Abstract

Alzheimer’s disease (AD) is a progressive, degenerative disorder of the brain and the most common form of dementia among the elderly. The neuropathological hallmarks of AD are senile plaques, which are extracellular deposits predominantly composed of fibrillar amyloid β peptide (Aβ), and intracellular neurofibrillary tangles composed of filamentous aggregates called paired helical filaments of hyperphosphorylated tau protein. Aβ is proposed to play a key role in the pathogenesis of AD. Therefore, treatments targeting the biosynthesis, oligomerization/ aggregation, and toxicity of Aβ are likely to be the promising disease-modifying therapeutics.

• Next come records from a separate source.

--- src/rtl/i2c_slave_ctrl_mp_if.sv ---
// Bus bundle between the I2C slave sequencer and its edge detectors, shifters and FIFOs.
interface i2c_slave_ctrl_mp_if #(
  parameter int NUM_ADDR  = 2,
  parameter int MAX_BYTES = 16,
  parameter int CNT_W     = $clog2(MAX_BYTES + 1),
  parameter int AW        = (NUM_ADDR > 1) ? $clog2(NUM_ADDR) : 1
);
  logic                start_found;
  logic                stop_found;
  logic                byte_received;
  logic                ack_prep;
  logic                check_ack;
  logic                ack_done;
  logic                rw_mode;
  logic [NUM_ADDR-1:0] address_match;
  logic [7:0]          rx_byte;
  logic                sda_in;
  logic                rx_fifo_full;
  logic                rx_enable;
  logic                tx_enable;
  logic                load_data;
  logic                read_enable;
  logic                write_enable;
  logic [1:0]          sda_mode;
  logic [AW-1:0]       addr_sel;
  logic                general_call;
  logic [CNT_W-1:0]    byte_count;
  logic                busy;
  logic                xfer_done;

  modport slave (
    input  start_found, stop_found, byte_received, ack_prep, check_ack, ack_done,
           rw_mode, address_match, rx_byte, sda_in, rx_fifo_full,
    output rx_enable, tx_enable, load_data, read_enable, write_enable, sda_mode,
           addr_sel, general_call, byte_count, busy, xfer_done
  );

  modport master (
    output start_found, stop_found, byte_received, ack_prep, check_ack, ack_done,
           rw_mode, address_match, rx_byte, sda_in, rx_fifo_full,
    input  rx_enable, tx_enable, load_data, read_enable, write_enable, sda_mode,
           addr_sel, general_call, byte_count, busy, xfer_done
  );
endinterface

--- src/rtl/i2c_slave_ctrl_mp.sv ---
// I2C slave transaction sequencer: address check, ACK/NACK, multi-byte read and write.
// Define GENERAL_CALL_EN to also accept the general-call write address 8'h00.
module i2c_slave_ctrl_mp #(
  parameter int NUM_ADDR  = 2,
  parameter int MAX_BYTES = 16,
  parameter int CNT_W     = $clog2(MAX_BYTES + 1),
  parameter int AW        = (NUM_ADDR > 1) ? $clog2(NUM_ADDR) : 1
) (
  input logic                clk,
  input logic                rst,
  i2c_slave_ctrl_mp_if.slave bus
);

`ifdef GENERAL_CALL_EN
  localparam bit GcEn = 1'b1;
`else
  localparam bit GcEn = 1'b0;
`endif

  localparam logic [CNT_W-1:0] MaxCnt = CNT_W'(MAX_BYTES);

  typedef enum logic [3:0] {
    IDLE      = 4'd0,  ADDR     = 4'd1,  CHK_ADDR = 4'd2,  DO_NACK = 4'd3,
    DO_ACK    = 4'd4,  LOAD     = 4'd5,  SEND_BYTE = 4'd6, ACK_CHK = 4'd7,
    WAIT      = 4'd8,  WAIT2    = 4'd9,  RX_BYTE  = 4'd10, RX_CHK  = 4'd11,
    RX_STORE  = 4'd12, RX_ACK   = 4'd13, RX_NACK  = 4'd14
  } state_e;

  state_e           state_q, state_d;
  logic             rw_q, rw_d;
  logic [AW-1:0]    sel_q, sel_d;
  logic             gc_q, gc_d;
  logic [CNT_W-1:0] cnt_q, cnt_d;
  logic             xfer_q, xfer_d;
  logic [AW-1:0]    lowest;
  logic             gc_hit, addr_hit;
  logic             rx_en, tx_en, ld, rd, wr;
  logic [1:0]       sda;

  // Highest index first so the lowest matching slot wins.
  always_comb begin
    lowest = '0;
    for (int i = NUM_ADDR - 1; i >= 0; i--) begin
      lowest = bus.address_match[i] ? AW'(i) : lowest;
    end
  end

  assign gc_hit   = GcEn && (bus.rx_byte == 8'h00) && !bus.rw_mode;
  assign addr_hit = (|bus.address_match) || gc_hit;

  always_comb begin
    state_d = state_q;
    case (state_q)
      IDLE:      state_d = bus.start_found   ? ADDR : IDLE;
      ADDR:      state_d = bus.byte_received ? CHK_ADDR : ADDR;
      CHK_ADDR:  if (bus.ack_prep) state_d = addr_hit ? DO_ACK : DO_NACK;
                 else state_d = CHK_ADDR;
      DO_NACK:   state_d = bus.ack_done ? IDLE : DO_NACK;
      DO_ACK:    if (bus.ack_done) state_d = rw_q ? LOAD : RX_BYTE;
                 else state_d = DO_ACK;
      LOAD:      state_d = SEND_BYTE;
      SEND_BYTE: state_d = bus.ack_prep  ? ACK_CHK : SEND_BYTE;
      ACK_CHK:   state_d = bus.check_ack ? WAIT : ACK_CHK;
      WAIT:      state_d = (!bus.sda_in && (cnt_q < MaxCnt)) ? WAIT2 : IDLE;
      WAIT2:     state_d = bus.ack_done ? LOAD : WAIT2;
      RX_BYTE:   state_d = bus.byte_received ? RX_CHK : RX_BYTE;
      RX_CHK:    if (bus.ack_prep) state_d = (bus.rx_fifo_full || cnt_q == MaxCnt) ? RX_NACK : RX_STORE;
                 else state_d = RX_CHK;
      RX_STORE:  state_d = RX_ACK;
      RX_ACK:    state_d = bus.ack_done ? RX_BYTE : RX_ACK;
      RX_NACK:   state_d = bus.ack_done ? IDLE : RX_NACK;
      default:   state_d = IDLE;
    endcase
    // Bus conditions pre-empt the normal sequence once a transfer is under way.
    if (state_q != IDLE && bus.stop_found) begin
      state_d = IDLE;
    end else if (state_q != IDLE && bus.start_found) begin
      state_d = ADDR;
    end else begin
      state_d = state_d;
    end
  end

  always_comb begin
    rw_d  = rw_q;
    sel_d = sel_q;
    gc_d  = gc_q;
    cnt_d = cnt_q;
    if (state_d == ADDR) begin
      rw_d  = 1'b0;
      sel_d = '0;
      gc_d  = 1'b0;
      cnt_d = '0;
    end else if (state_q == CHK_ADDR && state_d == DO_ACK) begin
      rw_d  = bus.rw_mode;
      sel_d = gc_hit ? '0 : lowest;
      gc_d  = gc_hit;
    end else if ((state_q == LOAD || state_q == RX_STORE) && cnt_q != MaxCnt) begin
      cnt_d = cnt_q + CNT_W'(1);
    end else begin
      cnt_d = cnt_q;
    end
    xfer_d = (state_q != IDLE) && (state_d == IDLE);
  end

  always_ff @(posedge clk) begin
    if (rst) begin
      state_q <= IDLE;
      rw_q    <= 1'b0;
      sel_q   <= '0;
      gc_q    <= 1'b0;
      cnt_q   <= '0;
      xfer_q  <= 1'b0;
    end else begin
      state_q <= state_d;
      rw_q    <= rw_d;
      sel_q   <= sel_d;
      gc_q    <= gc_d;
      cnt_q   <= cnt_d;
      xfer_q  <= xfer_d;
    end
  end

  always_comb begin
    rx_en = 1'b0;
    tx_en = 1'b0;
    ld    = 1'b0;
    rd    = 1'b0;
    wr    = 1'b0;
    sda   = 2'b00;
    case (state_q)
      ADDR, RX_BYTE:   rx_en = 1'b1;
      DO_NACK, RX_NACK: sda  = 2'b10;
      DO_ACK, RX_ACK:  sda   = 2'b01;
      LOAD:            begin ld = 1'b1; sda = 2'b11; end
      SEND_BYTE:       begin tx_en = 1'b1; sda = 2'b11; end
      WAIT:            rd = 1'b1;
      RX_STORE:        wr = 1'b1;
      default:         sda = 2'b00;
    endcase
  end

  assign bus.rx_enable    = rx_en;
  assign bus.tx_enable    = tx_en;
  assign bus.load_data    = ld;
  assign bus.read_enable  = rd;
  assign bus.write_enable = wr;
  assign bus.sda_mode     = sda;
  assign bus.addr_sel     = sel_q;
  assign bus.general_call = gc_q;
  assign bus.byte_count   = cnt_q;
  assign bus.busy         = (state_q != IDLE);
  assign bus.xfer_done    = xfer_q;

endmodule
--- src/flat_wrapper.sv ---
// flat-port wrapper written by rule: the top's interface ports become plain ports
module i2c_slave_ctrl_mp_flat 
#(
  parameter int NUM_ADDR  = 2,
  parameter int MAX_BYTES = 16,
  parameter int CNT_W     = $clog2(MAX_BYTES + 1),
  parameter int AW        = (NUM_ADDR > 1) ? $clog2(NUM_ADDR) : 1
)
  (clk, rst, bus_start_found, bus_stop_found, bus_byte_received, bus_ack_prep, bus_check_ack, bus_ack_done, bus_rw_mode, bus_address_match, bus_rx_byte, bus_sda_in, bus_rx_fifo_full, bus_rx_enable, bus_tx_enable, bus_load_data, bus_read_enable, bus_write_enable, bus_sda_mode, bus_addr_sel, bus_general_call, bus_byte_count, bus_busy, bus_xfer_done);
  i2c_slave_ctrl_mp_if #(.NUM_ADDR(NUM_ADDR), .MAX_BYTES(MAX_BYTES), .CNT_W(CNT_W), .AW(AW)) bus_i ();
  input logic clk;
  input logic rst;
  input wire logic [$bits(bus_i.start_found)-1:0] bus_start_found;
  input wire logic [$bits(bus_i.stop_found)-1:0] bus_stop_found;
  input wire logic [$bits(bus_i.byte_received)-1:0] bus_byte_received;
  input wire logic [$bits(bus_i.ack_prep)-1:0] bus_ack_prep;
  input wire logic [$bits(bus_i.check_ack)-1:0] bus_check_ack;
  input wire logic [$bits(bus_i.ack_done)-1:0] bus_ack_done;
  input wire logic [$bits(bus_i.rw_mode)-1:0] bus_rw_mode;
  input wire logic [$bits(bus_i.address_match)-1:0] bus_address_match;
  input wire logic [$bits(bus_i.rx_byte)-1:0] bus_rx_byte;
  input wire logic [$bits(bus_i.sda_in)-1:0] bus_sda_in;
  input wire logic [$bits(bus_i.rx_fifo_full)-1:0] bus_rx_fifo_full;
  output wire logic [$bits(bus_i.rx_enable)-1:0] bus_rx_enable;
  output wire logic [$bits(bus_i.tx_enable)-1:0] bus_tx_enable;
  output wire logic [$bits(bus_i.load_data)-1:0] bus_load_data;
  output wire logic [$bits(bus_i.read_enable)-1:0] bus_read_enable;
  output wire logic [$bits(bus_i.write_enable)-1:0] bus_write_enable;
  output wire logic [$bits(bus_i.sda_mode)-1:0] bus_sda_mode;
  output wire logic [$bits(bus_i.addr_sel)-1:0] bus_addr_sel;
  output wire logic [$bits(bus_i.general_call)-1:0] bus_general_call;
  output wire logic [$bits(bus_i.byte_count)-1:0] bus_byte_count;
  output wire logic [$bits(bus_i.busy)-1:0] bus_busy;
  output wire logic [$bits(bus_i.xfer_done)-1:0] bus_xfer_done;
  assign bus_i.start_found = bus_start_found;
  assign bus_i.stop_found = bus_stop_found;
  assign bus_i.byte_received = bus_byte_received;
  assign bus_i.ack_prep = bus_ack_prep;
  assign bus_i.check_ack = bus_check_ack;
  assign bus_i.ack_done = bus_ack_done;
  assign bus_i.rw_mode = bus_rw_mode;
  assign bus_i.address_match = bus_address_match;
  assign bus_i.rx_byte = bus_rx_byte;
  assign bus_i.sda_in = bus_sda_in;
  assign bus_i.rx_fifo_full = bus_rx_fifo_full;
  assign bus_rx_enable = bus_i.rx_enable;
  assign bus_tx_enable = bus_i.tx_enable;
  assign bus_load_data = bus_i.load_data;
  assign bus_read_enable = bus_i.read_enable;
  assign bus_write_enable = bus_i.write_enable;
  assign bus_sda_mode = bus_i.sda_mode;
  assign bus_addr_sel = bus_i.addr_sel;
  assign bus_general_call = bus_i.general_call;
  assign bus_byte_count = bus_i.byte_count;
  assign bus_busy = bus_i.busy;
  assign bus_xfer_done = bus_i.xfer_done;
  i2c_slave_ctrl_mp #(.NUM_ADDR(NUM_ADDR), .MAX_BYTES(MAX_BYTES), .CNT_W(CNT_W), .AW(AW)) u_core (.clk(clk), .rst(rst), .bus(bus_i));
endmodule
--- config.mk ---
export PLATFORM = sky130hd
export DESIGN_NAME = i2c_slave_ctrl_mp_flat
export DESIGN_NICKNAME = d
export VERILOG_FILES = /design/src/rtl/i2c_slave_ctrl_mp_if.sv /design/src/rtl/i2c_slave_ctrl_mp.sv /design/src/flat_wrapper.sv
export SDC_FILE = /design/constraint.sdc
export NUM_CORES = 1
export LEC_CHECK = 0
export BUFFER_PORTS_ARGS = -buffer_cell sky130_fd_sc_hd__clkbuf_2
export CORE_MARGIN = 4
export CORE_UTILIZATION = 40
export CTS_CLUSTER_DIAMETER = 120
export DETAILED_ROUTE_END_ITERATION = 8
export GPL_TIMING_DRIVEN = 0
export PLACE_DENSITY = 0.66
export RECOVER_POWER = 25
export SETUP_SLACK_MARGIN = 0.02
export SYNTH_ARGS = -nofsm -noshare
export SYNTH_HDL_FRONTEND = slang
export SYNTH_SLANG_ARGS = --single-unit
--- constraint.sdc ---
create_clock -name clk -period 2 [get_ports clk]
set_clock_uncertainty 0.1 [all_clocks]
set_input_delay 0.4 -clock clk [delete_from_list [all_inputs] [get_ports clk]]
set_output_delay 0.4 -clock clk [all_outputs]
set_load 0.005 [all_outputs]
==> metrics.md <==
| Metric | Value |
|---|---|
| Status | finished, violations left |
| Failing checks | negative setup slack |
| Die W | 60.0 microns |
| Fmax achieved | 490 MHz |
| Sw Share | 40.5% |
| Pleak | 0.715 nW |
| Combinational fraction of design power | 71.3% |
| Clk sinks | 12 |
| Drt drc | 0 |
| Synth top area share | 22.2% |
| Clock tree buffer depth | 2 |
| Post-synth top area cell | dfxtp_1 |
| Dpl hpwl | 2390 microns |
| Largest family of logic cells by synthesized area | simple AND/OR/NAND/NOR gates |
| Clk network pwr share | 11.0% |
| Distinct cells, synth | 48 |
| Row cnt | 18 |
| Post-Synth XOR/XNOR Area | 4.06% |
| H-tree levels | 1 |
| Synth-to-layout area growth | 63.8% |
| Sequential power share | 17.6% |
| Top Ports | 37 |
| Hold Crit Start | rst |
| Post-synthesis mux area share | 1.85% |
| CTS tree | yes |
| YS warnings | 0 |
| Core footprint | 0.00252 sq mm |
| First-pass GRT wire length | 5870 microns |
| GRT overflow | 0 |
| Placed Area | 0.00125 sq mm |
| CTS Hold Buffers Added | 0 |
| Worst path top cell family by delay | buffers and inverters |
| CP max stage delay | 0.39 ns |
| CP Buf/Inv Count | 4 |
| Vias in the first global route | 1218 |
| CP max FO | 10 |
| Pwr Density | 1020 mW/mm^2 |
| DRT Wirelength | 3950 microns |
| DR iter-0 viols | 113 |
| Die Ht | 60.0 microns |
| Flops & latches, synth | 12 |
| Register area share after synthesis | 22.2% |
| Total GRT Usage | 21.8% |
| PortBufs | 27 |
| Synth area leaders | dfxtp_1 22%, a21oi_1 5.1%, nand2b_1 4.6%, nor2_1 4.2%, nor3_1 3.7% |
| Inst Count DP | 199 |
| Post-Syn Nets | 165 |
| Via density | 6.04 |
| Min cycle time layout | 2.04 ns |
| Layout net count | 221 |
| Die ar. | 0.00359 sq mm |
| Crit path DAT | 2.12 ns |
| VDD IR-drop max | 0.878 mV |
| Synth Area in Adders | 2.32% |
| WL/cell | 17.4 microns |
| Setup CP Type | flop to flop |
| Setup TNS | -0.237 ns |
| Setup WS post-layout | -0.0412 ns |
| CTS buffer count | 3 |
| CP dominant cell by count | buf_6 |
| Hold Crit Class | primary input to flop |
| ANT nets after route | 0 |
| Avg Synthesized Cell Area | 7.60 sq um |
| Worst-Skew Late Latency | 0.28 ns |
| DR vias | 1371 |
| Worst Setup SP | u_core.state_q[0]$_SDFF_PP0_ |
| RR Startpoint | u_core.state_q[0]$_SDFF_PP0_ |
| Netlist Area Pre-Place | 0.00108 sq mm |
| P_sw | 0.731 mW |
| Max Cap Viol | 0 |
| Final Hold Vio Count | 0 |
| Global placement routability congestion | 0.904 |
| Post-Synthesis Cells | 142 |
| Reg clk slew, reported paths | 0.08 ns |
| Synth Area in Compound Gates | 29.1% |
| Initial antenna violation count | 0 |
| Final instance area | 0.00177 sq mm |
| Post-route insts no fill | 227 |
| Max-slew violations | 0 |
| Crit path cell chain | buf_6 -> buf_8 -> nand2_2 -> o311ai_2 -> nand4_1 -> buf_4 -> o31ai_4 -> buf_6 -> a21oi_2 |
| Crit share post-route | 102% |
| Worst setup EP type | flop |
| Worst EP required | 2.07 ns |
| RSZ-0062 raised after global routing | true |
| Final setup vio count | 10 |
| Largest net degree at the start of global routing | 11 |
| Clk root buf | clkbuf_4 |
| Initial Util | 42.8% |
| Setup crit start kind | flop |
| DR pass1 iterations | 4 |
| Simple-Gate Fraction of Synth Area | 31.2% |
| CP max-delay cell | dfxtp_4 |
| Layout cells sized above 1 | 53.8% |
| Internal power | 1.07 mW |
| Ant diodes | 0 |
-- synthesized netlist by cell type, drive strengths merged --
master   n
a211o    1
a211oi   1
a21boi   2
a21oi   11
a311o    2
a31oi    4
a32o     2
a32oi    2
a41oi    1
and2     2
and3     1
buf     11
conb     1
dfxtp   12
ha       2
inv      6
mux2i    2
nand2    9
nand2b   8
nand3    3
nand3b   5
nand4    3
nor2    12
nor2b    2
nor3     9
nor3b    2
nor4     1
o211a    1
o21ai    4
o21ba    1
o221ai   1
o311a    1
o311ai   1
o31a     1
o31ai    3
o32a     1
o32ai    1
or2      1
or3      2
or4      2
xnor2    1
xor2     4
-- registers in the layout, indices dropped and copies added, names as in the netlist --
| signal | flops |
|---|---|
| u_core.state_q | 4 |
| u_core.bus.xfer_done | 1 |
| u_core.bus.byte_count | 5 |
| u_core.rw_q | 1 |
| u_core.bus.addr_sel | 1 |
-- layer usage --
metal,part of all wire [%],global-route usage [%]
met1,40,29.2
met2,47,35.0
met3,9.3,1.73
met4,3.7,10.8
met5,0,0
-- kinds of logic (layout without fill, tap and decap cells) --
group           Yosys count  after routing
buf+inv                  17             72
xor+xnor                  5              5
fa+ha+maj                 2              2
other cells               1              1
flops                    12             12
simple gates             62             62
compound gates           41             41
mux                       2              2
-- area by class of cell --
cell class / instances / area [sq um]
well taps: 30 / 37.5
plain buffers: 11 / 135
multi-input cells: 113 / 903
fillers: 200 / 753
flip-flops and latches: 12 / 258
clock buffers: 4 / 36.3
repair buffers: 51 / 377
inverters: 6 / 22.5
-- cell usage in the layout, fill, tap and decap left out, types with 2 or more instances in the layout --
cell type / count
a21oi_1: 3
a21oi_2: 8
a311o_1: 2
a31oi_1: 3
and2_1: 2
buf_2: 2
buf_4: 19
buf_6: 6
buf_8: 5
clkbuf_2: 25
clkbuf_4: 4
dfxtp_1: 6
dfxtp_2: 2
dfxtp_4: 4
inv_1: 6
mux2i_1: 2
nand2_1: 7
nand2_2: 2
nand2b_1: 6
nand3_1: 2
nand3b_1: 5
nand4_1: 3
nor2_1: 10
nor3_1: 6
nor3_2: 3
nor3b_1: 2
o21ai_2: 2
o31ai_4: 2
or4_1: 2
xor2_1: 4
-- timing repair --
action,4_1_cts,5_1_grt
setup buffers,13,8
resized for setup,41,25
pin swaps,13,14
gates cloned,3,0
endpoints found under the setup margin,13,13
-- stage by stage --
step / total power [mW] / worst slack (ns) / hold WS [ns] / util, %
3_5_place_dp: 1.01 / -0.200 / 0.434 / 49.7
5_1_grt: 1.89 / -0.0730 / 0.200 / 70.1
2_1_floorplan: 0.817 / 0.120 / 0.372 / -
3_3_place_gp: 0.999 / -0.204 / 0.407 / 49.7
4_1_cts: 1.63 / 0.00603 / 0.176 / 63.6
6_report: 1.80 / -0.0412 / 0.182 / 70.1
-- power groups by stage --
| stage | Combinational, mW | Clock, mW | Sequential [mW] |
|---|---|---|---|
| after floorplan | 0.521 | 0 | 0.297 |
| after global placement | 0.696 | 0 | 0.304 |
| after detailed placement | 0.707 | 0 | 0.302 |
| after CTS | 1.11 | 0.208 | 0.307 |
| after global routing | 1.36 | 0.211 | 0.320 |
| final | 1.29 | 0.199 | 0.318 |
-- path summary, 6_finish.rpt --
path	to	slack (ns)	cells after the start
max	u_core.bus.byte_count[0]$_SDFFE_PP0P_	-0.04	9
min reg2reg	u_core.bus.addr_sel$_SDFFE_PP0P_	0.46	2
max reg2reg	u_core.bus.byte_count[0]$_SDFFE_PP0P_	-0.04	9
min	u_core.state_q[0]$_SDFF_PP0_	0.18	2
No activity file was read; power rests on OpenSTA's default activity.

Bis(7)-Cognitin, one of our promising anti-Alzheimer’s dimers, has previously been shown to possess potent acetylcholinesterase (AChE) inhibition, memory-enhancement, and neuroprotection against several stimuli that go beyond the inhibition of AChE. Our recent studies have further demonstrated that bis(7)-Cognitin exerts profound neuroprotective effects by targeting the multiple stages of the Aβ pathological cascade of AD, i.e. the biosynthesis, oligomerization/aggregation and toxicity of Aβ. These findings may offer not only a new and clinically significant modality as to how the agent exerts neuroprotective effects, but also a novel direction to rationally develop one-compound-multi-targets drugs for the prevention and treatment of AD, even of other neurodegenerative diseases.